Now I have a LOT of playing to do. You kinda lost me with your motorcycle node breakdown, but I’ll get there. I just hope Blender can handle the number of poly’s that some models require. That’s the trade-off, isn’t it - easy to port over poly-painted models IF your system can handle it, OR use low-poly models with UV’s and textures!

great news! and well done :slight_smile: … so now you are running, you can learn the finetuning to tickle cycles to your delight :slight_smile:

your render needs more samples btw, as it is too grainy (render tab -> sampling, i would recommend for the beginning to use pathtracing, as it is kind of hard to set up the branched path tracing correctly. under samples the entry “render” is the rendered samples, this you need increase. the other “preview” is for the viewport render). also in the world tab (in properties panel) there is a"settings" you can tick on “surface: multiple importance” here, and choose a map resolution like 1024 or higher (depends on ram you have available). this helps with render quality.

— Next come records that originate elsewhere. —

### src/rtl/alu_scheduler.sv
// alu_scheduler: round-robin sequencer that shares one combinational 8-bit
// ALU between two requesters. Operands are latched on accept, held on the
// ALU inputs for a fixed number of EXEC cycles, and the result and flags are
// returned over a per-port valid/ready response handshake. A sticky copy of
// the last committed flags is kept for the processor status register.
module alu_scheduler #(
  parameter int unsigned MULDIV_CYCLES = 4
) (
  input  logic       clk,
  input  logic       rst_n,
  input  logic [1:0] req_valid,
  output logic [1:0] req_ready,
  input  logic [7:0] req_a0,
  input  logic [7:0] req_b0,
  input  logic [7:0] req_a1,
  input  logic [7:0] req_b1,
  input  logic [3:0] req_op0,
  input  logic [3:0] req_op1,
  output logic [1:0] rsp_valid,
  input  logic [1:0] rsp_ready,
  output logic [7:0] rsp_resultado,
  output logic [7:0] rsp_flags,
  output logic [7:0] alu_a,
  output logic [7:0] alu_b,
  output logic [3:0] alu_op,
  input  logic [7:0] alu_resultado,
  input  logic [7:0] alu_flags,
  output logic [7:0] status_flags,
  output logic       busy
);

  typedef enum logic [1:0] {
    ST_IDLE = 2'd0,
    ST_EXEC = 2'd1,
    ST_RESP = 2'd2
  } state_t;

  // Last EXEC count value for multi-cycle ops (counter runs n-1 down to 0).
  localparam logic [3:0] MULDIV_LAST = 4'(MULDIV_CYCLES - 1);

  // Multiply, divide and remainder are the only multi-cycle operations.
  function automatic logic is_muldiv(input logic [3:0] op);
    logic r;
    case (op)
      4'b1000: r = 1'b1;
      4'b1001: r = 1'b1;
      4'b1010: r = 1'b1;
      default: r = 1'b0;
    endcase
    return r;
  endfunction

  // Initial wait counter value: cycle count of the op minus one.
  function automatic logic [3:0] exec_last(input logic [3:0] op);
    logic [3:0] r;
    if (is_muldiv(op)) begin
      r = MULDIV_LAST;
    end else begin
      r = 4'd0;
    end
    return r;
  endfunction

  // The ALU only drives carry for add/sub; bit 5 is cleared for every other op.
  function automatic logic [7:0] mask_flags(input logic [3:0] op, input logic [7:0] flags);
    logic [7:0] r;
    r = flags;
    case (op)
      4'b0000: r[5] = flags[5];
      4'b0001: r[5] = flags[5];
      default: r[5] = 1'b0;
    endcase
    return r;
  endfunction

  state_t     state_r;
  logic       grant_r;
  logic       last_grant_r;
  logic [3:0] wait_cnt_r;
  logic [7:0] a_r;
  logic [7:0] b_r;
  logic [3:0] op_r;
  logic [1:0] rsp_valid_r;
  logic       busy_r;
  logic [7:0] rsp_resultado_r;
  logic [7:0] rsp_flags_r;
  logic [7:0] status_flags_r;

  logic       sel_s;
  logic       sel_valid_s;
  logic       accept_s;
  logic [1:0] req_ready_s;
  logic [7:0] sel_a_s;
  logic [7:0] sel_b_s;
  logic [3:0] sel_op_s;

  // Round-robin pick: on a tie the requester that did not win last time goes.
  always_comb begin
    sel_s       = 1'b0;
    sel_valid_s = 1'b0;
    case (req_valid)
      2'b01: begin
        sel_s       = 1'b0;
        sel_valid_s = 1'b1;
      end
      2'b10: begin
        sel_s       = 1'b1;
        sel_valid_s = 1'b1;
      end
      2'b11: begin
        sel_s       = ~last_grant_r;
        sel_valid_s = 1'b1;
      end
      default: begin
        sel_s       = 1'b0;
        sel_valid_s = 1'b0;
      end
    endcase
  end

  // Ready is offered only in IDLE and only to the selected requester.
  always_comb begin
    req_ready_s = 2'b00;
    accept_s    = 1'b0;
    if ((state_r == ST_IDLE) && sel_valid_s) begin
      req_ready_s[sel_s] = 1'b1;
      accept_s           = 1'b1;
    end else begin
      req_ready_s = 2'b00;
      accept_s    = 1'b0;
    end
  end

  // Payload of the selected requester.
  always_comb begin
    sel_a_s  = req_a0;
    sel_b_s  = req_b0;
    sel_op_s = req_op0;
    if (sel_s) begin
      sel_a_s  = req_a1;
      sel_b_s  = req_b1;
      sel_op_s = req_op1;
    end else begin
      sel_a_s  = req_a0;
      sel_b_s  = req_b0;
      sel_op_s = req_op0;
    end
  end

  // Sequencing FSM with all datapath registers and registered outputs.
  always_ff @(posedge clk or negedge rst_n) begin
    if (!rst_n) begin
      state_r         <= ST_IDLE;
      grant_r         <= 1'b0;
      last_grant_r    <= 1'b1;
      wait_cnt_r      <= 4'd0;
      a_r             <= 8'h00;
      b_r             <= 8'h00;
      op_r            <= 4'b0000;
      rsp_valid_r     <= 2'b00;
      busy_r          <= 1'b0;
      rsp_resultado_r <= 8'h00;
      rsp_flags_r     <= 8'h00;
      status_flags_r  <= 8'h00;
    end else begin
      case (state_r)
        ST_IDLE: begin
          if (accept_s) begin
            a_r          <= sel_a_s;
            b_r          <= sel_b_s;
            op_r         <= sel_op_s;
            grant_r      <= sel_s;
            last_grant_r <= sel_s;
            wait_cnt_r   <= exec_last(sel_op_s);
            busy_r       <= 1'b1;
            state_r      <= ST_EXEC;
          end
        end
        ST_EXEC: begin
          if (wait_cnt_r == 4'd0) begin
            rsp_resultado_r <= alu_resultado;
            rsp_flags_r     <= mask_flags(op_r, alu_flags);
            status_flags_r  <= mask_flags(op_r, alu_flags);
            rsp_valid_r     <= grant_r ? 2'b10 : 2'b01;
            state_r         <= ST_RESP;
          end else begin
            wait_cnt_r <= wait_cnt_r - 4'd1;
          end
        end
        ST_RESP: begin
          // Only the granted port's ready can retire the response.
          if (rsp_ready[grant_r]) begin
            rsp_valid_r <= 2'b00;
            busy_r      <= 1'b0;
            state_r     <= ST_IDLE;
          end
        end
        default: begin
          rsp_valid_r <= 2'b00;
          busy_r      <= 1'b0;
          state_r     <= ST_IDLE;
        end
      endcase
    end
  end

  assign req_ready     = req_ready_s;
  assign rsp_valid     = rsp_valid_r;
  assign rsp_resultado = rsp_resultado_r;
  assign rsp_flags     = rsp_flags_r;
  assign status_flags  = status_flags_r;
  assign busy          = busy_r;
  assign alu_a         = a_r;
  assign alu_b         = b_r;
  assign alu_op        = op_r;

endmodule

it depends a lot on your machine how many polygons blender will render. you have in render tab the options render -> device. when you have a cycles friendly graphicscard, here you can choose gpu (that is the graphicscard) or cpu (that is the processors). on my system gpu renders almost twice as fast. the drawback is, the complete scene has to fit into the graphiccards memory, and i have only 2 gig of that. big models to not fit in there on my machine. these i render on cpu. i had rendered succesfully a 15 million model in high resolution, on cpu of course, but i have 32 gig ram for render on cpu… and i had not the feeling that this was the end…

when you goz very large models, you will notice that the viewport slows down. here is a way to deal with that.
goz your big models into blender. go into the outliner panel (that is above the properties panel) and click off the eye icons of the models. the models disappear from the viewport. but as long as the little camera icon next to it is on, it will render.
now goz the first subdivisions of your model into blender, so the low poly versions, click off their camera icon, so these will be visible in viewport, but will not render, and use them to set up the lightning. once finished, hit render and enjoy…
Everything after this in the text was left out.